● Your objective: Beginning with the first line of the data below, reproduce every line unchanged, ending with the line that holds "localparam logic [CFG_IDX_W-1:0] REG_IMAGE_WIDTH".

===== Record set

File: src/hdl/box_blur_3x3_rgb_top_defines.svh
// ----------------------------------------------------------------------------
// Box blur 3x3 RGB assertion macros
// Shared assertion forms, clocked on clk and disabled during rst.
// ----------------------------------------------------------------------------
`ifndef BOX_BLUR_3X3_RGB_TOP_DEFINES_SVH
`define BOX_BLUR_3X3_RGB_TOP_DEFINES_SVH

// The condition holds at every clock edge.
`define BB3_ASSERT_HOLDS(label, cond, msg) \
  label: assert property (@(posedge clk) disable iff (rst) (cond)) else $error(msg);

// When the trigger is seen, the consequence holds at the same edge.
`define BB3_ASSERT_SAME(label, trig, cons, msg) \
  label: assert property (@(posedge clk) disable iff (rst) (trig) |-> (cons)) \
    else $error(msg);

// When the trigger is seen, the consequence holds at the next edge.
`define BB3_ASSERT_NEXT(label, trig, cons, msg) \
  label: assert property (@(posedge clk) disable iff (rst) (trig) |=> (cons)) \
    else $error(msg);

`endif

File: src/hdl/bb3_pkg.sv
// ----------------------------------------------------------------------------
// Box blur 3x3 RGB package
// Shared constants, types and small arithmetic helpers of the blur block.
// ----------------------------------------------------------------------------
package bb3_pkg;

  localparam int MAX_WIDTH  = 4096;
  localparam int MAX_HEIGHT = 4096;

  localparam int COL_W     = $clog2(MAX_WIDTH);
  localparam int OUT_ROW_W = $clog2(MAX_HEIGHT);
  localparam int DIM_W     = 13;
  localparam int ROW_W     = 13;
  localparam int CFG_IDX_W = 1;

  localparam logic [CFG_IDX_W-1:0] REG_IMAGE_WIDTH  = 1'd0;
  localparam logic [CFG_IDX_W-1:0] REG_IMAGE_HEIGHT = 1'd1;

  localparam logic [DIM_W-1:0] WIDTH_RESET  = 13'd640;
  localparam logic [DIM_W-1:0] HEIGHT_RESET = 13'd480;
  localparam logic [DIM_W-1:0] WIDTH_MAX    = DIM_W'(MAX_WIDTH);
  localparam logic [DIM_W-1:0] HEIGHT_MAX   = DIM_W'(MAX_HEIGHT);

  localparam int SUM_W       = 12;
  localparam int CNT_W       = 4;
  localparam int RECIP_W     = 17;
  localparam int RECIP_SHIFT = 16;
  localparam int PROD_W      = SUM_W + RECIP_W;

  typedef struct packed {
    logic [7:0] red;
    logic [7:0] green;
    logic [7:0] blue;
  } pixel_t;

  typedef struct packed {
    pixel_t above;
    pixel_t middle;
  } line_col_t;

  typedef struct packed {
    logic shift;
    logic sum;
    logic mul;
    logic top_edge;
    logic bottom_edge;
    logic left_edge;
    logic right_edge;
  } win_ctl_t;

  // Rounded-up 2^16/cnt; exact for every sum of up to nine 8-bit values.
  function automatic logic [RECIP_W-1:0] bb3_recip(input logic [CNT_W-1:0] cnt);
    logic [RECIP_W-1:0] r;
    case (cnt)
      4'd1:    r = 17'd65536;
      4'd2:    r = 17'd32768;
      4'd3:    r = 17'd21846;
      4'd4:    r = 17'd16384;
      4'd5:    r = 17'd13108;
      4'd6:    r = 17'd10923;
      4'd7:    r = 17'd9363;
      4'd8:    r = 17'd8192;
      4'd9:    r = 17'd7282;
      default: r = 17'd65536;
    endcase
    return r;
  endfunction

  function automatic logic [DIM_W-1:0] bb3_clamp(input logic [DIM_W-1:0] v,
                                                 input logic [DIM_W-1:0] hi);
    logic [DIM_W-1:0] r;
    if (v == '0) begin
      r = DIM_W'(1);
    end else if (v > hi) begin
      r = hi;
    end else begin
      r = v;
    end
    return r;
  endfunction

endpackage

File: src/hdl/bb3_window.sv
// ----------------------------------------------------------------------------
// Box blur 3x3 RGB window and mean
// Holds the 3x3 window, sums the pixels inside the image and divides each
// channel sum by the pixel count through a reciprocal multiply.
// ----------------------------------------------------------------------------
module bb3_window (
  input  logic                clk,
  input  logic                rst,
  input  bb3_pkg::win_ctl_t   ctl,
  input  bb3_pkg::line_col_t  col,
  input  bb3_pkg::pixel_t     pix,
  output bb3_pkg::pixel_t     mean
);
  import bb3_pkg::*;

  pixel_t             win [3][3];
  logic [SUM_W-1:0]   sum_red;
  logic [SUM_W-1:0]   sum_green;
  logic [SUM_W-1:0]   sum_blue;
  logic [CNT_W-1:0]   cnt;
  logic [SUM_W-1:0]   sum_red_next;
  logic [SUM_W-1:0]   sum_green_next;
  logic [SUM_W-1:0]   sum_blue_next;
  logic [CNT_W-1:0]   cnt_next;
  logic [RECIP_W-1:0] recip;
  logic [PROD_W-1:0]  prod_red;
  logic [PROD_W-1:0]  prod_green;
  logic [PROD_W-1:0]  prod_blue;

  always_ff @(posedge clk) begin
    if (rst) begin
      for (int r = 0; r < 3; r++) begin
        for (int c = 0; c < 3; c++) begin
          win[r][c] <= '0;
        end
      end
    end else if (ctl.shift) begin
      for (int r = 0; r < 3; r++) begin
        win[r][0] <= win[r][1];
        win[r][1] <= win[r][2];
      end
      win[0][2] <= col.above;
      win[1][2] <= col.middle;
      win[2][2] <= pix;
    end
  end

  // Row sums first, then the three rows, to keep the adder chain short.
  always_comb begin
    logic [2:0]       row_ok;
    logic [2:0]       col_ok;
    logic [SUM_W-1:0] row_red   [3];
    logic [SUM_W-1:0] row_green [3];
    logic [SUM_W-1:0] row_blue  [3];
    logic [CNT_W-1:0] row_cnt   [3];
    row_ok = {!ctl.bottom_edge, 1'b1, !ctl.top_edge};
    col_ok = {!ctl.right_edge, 1'b1, !ctl.left_edge};
    for (int r = 0; r < 3; r++) begin
      row_red[r]   = '0;
      row_green[r] = '0;
      row_blue[r]  = '0;
      row_cnt[r]   = '0;
      for (int c = 0; c < 3; c++) begin
        if (row_ok[r] && col_ok[c]) begin
          row_red[r]   = row_red[r] + SUM_W'(win[r][c].red);
          row_green[r] = row_green[r] + SUM_W'(win[r][c].green);
          row_blue[r]  = row_blue[r] + SUM_W'(win[r][c].blue);
          row_cnt[r]   = row_cnt[r] + CNT_W'(1);
        end
      end
    end
    sum_red_next   = row_red[0] + row_red[1] + row_red[2];
    sum_green_next = row_green[0] + row_green[1] + row_green[2];
    sum_blue_next  = row_blue[0] + row_blue[1] + row_blue[2];
    cnt_next       = row_cnt[0] + row_cnt[1] + row_cnt[2];
  end

  always_ff @(posedge clk) begin
    if (ctl.sum) begin
      sum_red   <= sum_red_next;
      sum_green <= sum_green_next;
      sum_blue  <= sum_blue_next;
      cnt       <= cnt_next;
    end
  end

  always_comb begin
    recip      = bb3_recip(cnt);
    prod_red   = PROD_W'(sum_red) * PROD_W'(recip);
    prod_green = PROD_W'(sum_green) * PROD_W'(recip);
    prod_blue  = PROD_W'(sum_blue) * PROD_W'(recip);
  end

  always_ff @(posedge clk) begin
    if (ctl.mul) begin
      mean.red   <= prod_red[RECIP_SHIFT +: 8];
      mean.green <= prod_green[RECIP_SHIFT +: 8];
      mean.blue  <= prod_blue[RECIP_SHIFT +: 8];
    end
  end

endmodule

File: config.mk
export PLATFORM = sky130hd
export DESIGN_NAME = bb3_window
export DESIGN_NICKNAME = d
export VERILOG_FILES = /design/src/hdl/box_blur_3x3_rgb_top_defines.svh /design/src/hdl/bb3_pkg.sv /design/src/hdl/bb3_window.sv
export SDC_FILE = /design/constraint.sdc
export NUM_CORES = 2
export LEC_CHECK = 0
export ABC_AREA = 1
export BUFFER_PORTS_ARGS = -buffer_cell sky130_fd_sc_hd__buf_2
export CORE_MARGIN = 3
export CORE_UTILIZATION = 65
export CTS_CLUSTER_SIZE = 16
export DETAILED_ROUTE_END_ITERATION = 7
export GPL_ROUTABILITY_DRIVEN = 0
export PLACE_DENSITY = 0.86
export SYNTH_ARGS = -nofsm -noshare
export SYNTH_HDL_FRONTEND = slang
export SYNTH_SLANG_ARGS = --single-unit
File: constraint.sdc
create_clock -name clk -period 15.8 [get_ports clk]
set_input_delay 2.37 -clock clk [delete_from_list [all_inputs] [get_ports clk]]
set_output_delay 2.37 -clock clk [all_outputs]
set_load 0.01 [all_outputs]
# Yosys cells after proc, flatten, opt, wreduce, memory -nomap -nowiden
# Memories as Yosys holds them, arrays and structs flattened. A register that Yosys moved wholly into a read port is not among the register bits.
# Index checks and enable logic that the tools add are counted.
# classes
eq_ne,0
n_reduce_logical,8
shifts,0
add_sub_neg,32
mul,3
bitwise_logic,9
muxes,47
div_mod_pow,0
n_lt_le_gt_ge,0
# ops
cell,count
$add 12x8->12,18
$mux 24,9
$mux 12,15
$add 12x12->12,6
$mul 12x17->24,3
$mux 8,9
$add 4x1->4 const B,6
$mux 4,6
$or 1x1->1,9
$add 4x4->4,2
$mux 1,8
$logic_and 1x1->1,4
$logic_not 1->1,4
# word_totals
n_memories,2
mem_bits_rw,216
register_bits,64
output_inout_bits,24
latch_bits,0
rom_bits,272
word_cells,108
# mem_list
memory,words,width,read_ports,rd_clocked_by_memory_dff,write_ports,line,text
(no name shown),16,17,1,1,0,bb3_pkg.sv:54,case (cnt)
win,3,72,3,0,3,bb3_window.sv:16,pixel_t win [3][3];

# Longest topological paths before layout
# logic_depth
ltp_word,10
mapped_depth,39

# Least setup slack after synthesis
# OpenSTA, ideal clock, no wires.
# synth_timing
path_kind,in2reg
startpoint,input port ctl[1] in the netlist's numbering
endpoint,register sum_red[10] (data pin)
slack_ps,8691
cell_stages,37
arrival_ps,6857
path_cell_list,buf_6 nor2_4 buf_6 clkinv_1 clkbuf_1 nor2_1 ha_1 inv_1 fa_1 inv_1 a21oi_1 nand2_1 nand3_1 nand2_1 nand2_1 nand2_1 nand2_1 nand2_1 nor2_1 ha_1 a21oi_1 nand3_1 a21oi_1 o21ai_0 nand2_1 inv_1 fa_1 inv_1 ha_1 nand2_1 or2_2 nand3_1 nand2_1 nand2_1 a21oi_1 nand2_1 nand2_1
# synth_via
elab_chain_cells,9
elab_cells_between_ends,19
# synth_rtl
element,line,text
start: declaration,bb3_window.sv:9,"input bb3_pkg::win_ctl_t ctl,"
$logic_not 1->1,bb3_window.sv:57,"col_ok = {!ctl.right_edge, 1'b1, !ctl.left_edge};"
$logic_and 1x1->1,bb3_window.sv:64,if (row_ok[r] && col_ok[c]) begin
$mux 8,bb3_window.sv:64,
$add 12x8->12,bb3_window.sv:65,row_red[r] = row_red[r] + SUM_W'(win[r][c].red);
$mux 12,bb3_window.sv:64,
$add 12x8->12,bb3_window.sv:65,
$mux 12,bb3_window.sv:64,
$add 12x12->12,bb3_window.sv:72,sum_red_next = row_red[0] + row_red[1] + row_red[2];
$add 12x12->12 (*),bb3_window.sv:72,
named net sum_red_next[10],bb3_window.sv:21,logic [SUM_W-1:0] sum_red_next;
end signal: assignment,bb3_window.sv:80,sum_red <= sum_red_next;
end: declaration,bb3_window.sv:17,logic [SUM_W-1:0] sum_red;
# Mark *: on every way through the listed nets, which the timed path passes. The rest lies on a longest branch.
# A chain may end at the register's enable or synchronous reset.

# Final worst setup path
# Ends and elaborated chain as after synthesis.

==========

● Answer to the exercise:
File: src/hdl/box_blur_3x3_rgb_top_defines.svh
// ----------------------------------------------------------------------------
// Box blur 3x3 RGB assertion macros
// Shared assertion forms, clocked on clk and disabled during rst.
// ----------------------------------------------------------------------------
`ifndef BOX_BLUR_3X3_RGB_TOP_DEFINES_SVH
`define BOX_BLUR_3X3_RGB_TOP_DEFINES_SVH

// The condition holds at every clock edge.
`define BB3_ASSERT_HOLDS(label, cond, msg) \
  label: assert property (@(posedge clk) disable iff (rst) (cond)) else $error(msg);

// When the trigger is seen, the consequence holds at the same edge.
`define BB3_ASSERT_SAME(label, trig, cons, msg) \
  label: assert property (@(posedge clk) disable iff (rst) (trig) |-> (cons)) \
    else $error(msg);

// When the trigger is seen, the consequence holds at the next edge.
`define BB3_ASSERT_NEXT(label, trig, cons, msg) \
  label: assert property (@(posedge clk) disable iff (rst) (trig) |=> (cons)) \
    else $error(msg);

`endif

File: src/hdl/bb3_pkg.sv
// ----------------------------------------------------------------------------
// Box blur 3x3 RGB package
// Shared constants, types and small arithmetic helpers of the blur block.
// ----------------------------------------------------------------------------
package bb3_pkg;

  localparam int MAX_WIDTH  = 4096;
  localparam int MAX_HEIGHT = 4096;

  localparam int COL_W     = $clog2(MAX_WIDTH);
  localparam int OUT_ROW_W = $clog2(MAX_HEIGHT);
  localparam int DIM_W     = 13;
  localparam int ROW_W     = 13;
  localparam int CFG_IDX_W = 1;

  localparam logic [CFG_IDX_W-1:0] REG_IMAGE_WIDTH  = 1'd0;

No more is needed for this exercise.